We are really happy to be working with a new cover artist, Jeroen ten Berge. He’s creative, efficient, open minded and a really nice guy. We asked him some questions to find out more about who he is and how he thinks.
Tell us a little something about your background.
I grew up in The Netherlands. My biological father was a renowned photo journalist and talented writer and illustrator, my mother was a fashion designer, my stepfather well-known author and poet. I’ve always been surrounded by writers, musicians, graphic designers and artists. So it was kind of inevitable I would follow in my parent’s footsteps. I studied graphic and typographic design at the Royal Academy of Arts in The Hague, where my parents had met decades before. After graduating at 23 I started a design company. Ten years ago my family and I relocated to Wellington, New Zealand.
How did you get involved in doing book covers?
Back in The Netherlands most of my clients were large corporates, NGOs and local and national governments. When I started out for myself again, after a three year stint as Creative Director at a Wellington-based design company, I decided I wanted to work for and with people who are as passionate about their products or services as I am about design. That kind of ruled out the type of clients I had in The Netherlands. I was already in touch with Blake Crouch. I sent him a fan mail after reading Desert Places and Locked Doors. He asked me to design his website, and shortly after ebooks came in to play. I designed and illustrated ebook covers for his short stories, and for Serial, the novella Blake co-authored with Joe Konrath. They got Amazon to publish it for free and it became a runaway success. Then colleagues and friends of Blake and Joe got in touch for covers, and the rest is history…
What basic principles do you think a book cover should follow?
Design something that is clear, appropriate, compelling, appealing and effective.
What is your approach to designing a book cover? Where do you find your inspiration?
Aside from reading the synopsis, I always read (parts of) the manuscript. I draw doodles and sketches in a notebook, to quickly visualise the design I have in my head. The next step is creating the design on my Mac, using sourced photography, sometimes adding my own photos or illustrations.
I find inspiration everywhere.
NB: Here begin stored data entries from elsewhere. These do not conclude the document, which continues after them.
Source: an optimization exercise on an open RTL-to-GDS flow (aim: small area). Production flows keep margins and buffers that such runs may drop.
RTL that was checked went through simulation tests only; none was proved equivalent to the original.
Only the layout flow was run in run 1; the RTL was not checked for function there.
Power figures rest on the tool's default switching activity, not on a simulated workload.

==> flow/design.v, too long to show whole: its modules and the start of the top module <==
// module ALU_STAGE: 26 lines
// module alu_a21oi: 3 lines
// module alu_a221oi: 3 lines
// module alu_a222oi: 3 lines
// module alu_a22oi: 3 lines
// module alu_a32oi: 3 lines
// module alu_and3: 3 lines
// module alu_inv: 3 lines
// module alu_nand2: 3 lines
// module alu_nand2b: 3 lines
// module alu_nand3: 3 lines
// module alu_nand4: 3 lines
// module alu_nand4bb: 3 lines
// module alu_nor2: 3 lines
// module alu_nor2b: 3 lines
// module alu_nor4bb: 3 lines
// module alu_o21ai: 3 lines
// module alu_xnor2: 3 lines
// module alu_xor2: 3 lines
// module ALU: 974 lines
module ALU_STAGE (
  input clock_in,
  input [31:0] a_in,
  input [31:0] b_in,
  input [3:0] uop_in,
  output [31:0] result_out
);
  // ...
==> flow/flow/run.sh <==
#!/bin/bash
# Layout flow: the standard ORFS flow (standard.sh: synthesis through final
# layout, unchanged synthesis), with these changes made through ORFS's own
# variables and step hooks:
#  - ports are buffered with sky130_fd_sc_hd__buf_1 (buffer_ports -buffer_cell)
#    instead of the clock-delay buffer buffer_ports picks by itself;
#  - before floorplanning, flow/downsize.tcl gives every combinational cell
#    its smallest drive strength, so that timing repair upsizes only where needed;
#  - clock tree built without dummy loads (CTS_ARGS);
#  - power recovery after global routing (RECOVER_POWER).
# Each step's full log is in orfs/logs/; make's own output is in standard.log.
set -euo pipefail
cd "$(dirname "$0")/.."
WORK=$PWD
export BUFFER_PORTS_ARGS="-buffer_cell sky130_fd_sc_hd__buf_1"
export PRE_FLOORPLAN_TCL="$WORK/flow/downsize.tcl"
export CTS_ARGS="-sink_clustering_enable -repair_clock_nets -dont_use_dummy_load"
export RECOVER_POWER=100
bash standard.sh > "$WORK/standard.log" 2>&1
==> flow/flow/downsize.tcl <==
# Replace every combinational cell by the smallest-area cell of the same family
# (same function and pins, other drive strength), so that timing repair only
# upsizes where it must. Flip-flops keep their cells.
set block [ord::get_db_block]
set db [ord::get_db]
set masters {}
foreach lib [$db getLibs] {
  foreach m [$lib getMasters] { dict set masters [$m getName] $m }
}
set n 0
foreach inst [$block getInsts] {
  set mname [[$inst getMaster] getName]
  if {![regexp {^(sky130_fd_sc_hd__[a-z0-9]+)_([0-9]+)$} $mname -> base drive]} { continue }
  if {[regexp {df|dl|sdf|edf|tap|fill|decap|conb|clkbuf|clkinv|clkdly|dlygate|dlymetal|buf_|lpflow|probe|diode} $base]} { continue }
  set best $mname
  set best_area [expr {[[$inst getMaster] getWidth] * [[$inst getMaster] getHeight]}]
  foreach d {0 1 2} {
    set cand "${base}_$d"
    if {$cand eq $mname || ![dict exists $masters $cand]} { continue }
    set lc [get_lib_cells -quiet */$cand]
    if {$lc eq ""} { continue }
    if {[get_property $lc dont_use]} { continue }
    set m [dict get $masters $cand]
    set a [expr {[$m getWidth] * [$m getHeight]}]
    if {$a < $best_area} { set best $cand; set best_area $a }
  }
  if {$best ne $mname} {
    replace_cell [get_cells [$inst getName]] [get_lib_cells */$best]
    incr n
  }
}
puts "downsize: replaced $n cells"
==> flow/standard.sh <==
#!/bin/bash
# synth_recipe.tcl (not shown) runs the flow's synth.tcl, then flattens the netlist and writes it again
# the make line also repeats each setting of config.mk as NAME=value (left out here)
make -C /OpenROAD-flow-scripts/flow DESIGN_CONFIG=/design/flow/config.mk WORK_HOME=/design/flow/orfs CLKGATE_MAP_FILE= SYNTH_SCRIPT=/design/flow/synth_recipe.tcl "${@:-finish}"
==> flow/config.mk <==
export PLATFORM = sky130hd
export DESIGN_NAME = ALU_STAGE
export DESIGN_NICKNAME = ALU_STAGE
export VERILOG_FILES = /design/flow/design.v
export SDC_FILE = /design/flow/constraint.sdc
export NUM_CORES = 4
export LEC_CHECK = 0
export CAP_MARGIN = 20
export CORE_MARGIN = 2
export CORE_UTILIZATION = 40
export SLEW_MARGIN = 20
export SYNTH_HIERARCHICAL = 1
export SYNTH_MINIMUM_KEEP_SIZE = 0
==> flow/constraint.sdc <==
create_clock -name core_clock -period 4.0 [get_ports {clock_in}]
set_input_delay 0.8000 -clock core_clock [delete_from_list [all_inputs] [get_ports {clock_in}]]
set_output_delay 0.8000 -clock core_clock [all_outputs]
set_load 0.01 [all_outputs]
My mind is almost always in design mode, meaning I can be in a conversation with someone and a word or comment could spark an idea for a design. It can be quite annoying at times. I sometimes have lucid dreams about book cover designs, and there are a handful of covers I designed which originate from dreams. Occasionally I go into town and hit bookstores, to see what is new and hopefully be inspired. Movies and TV shows can trigger me, as well as music.
Do you have any comments/ideas about the latest trends in book covers?
Ha! I was asked the same question a month ago. The very nature of trends make them volatile – they become stale or outdated quickly. That said, it’s impossible not to be influenced and sometimes even inspired by what is out there. I will incorporate the things that belong into my work, but by no means am I a slavish follower of fashion.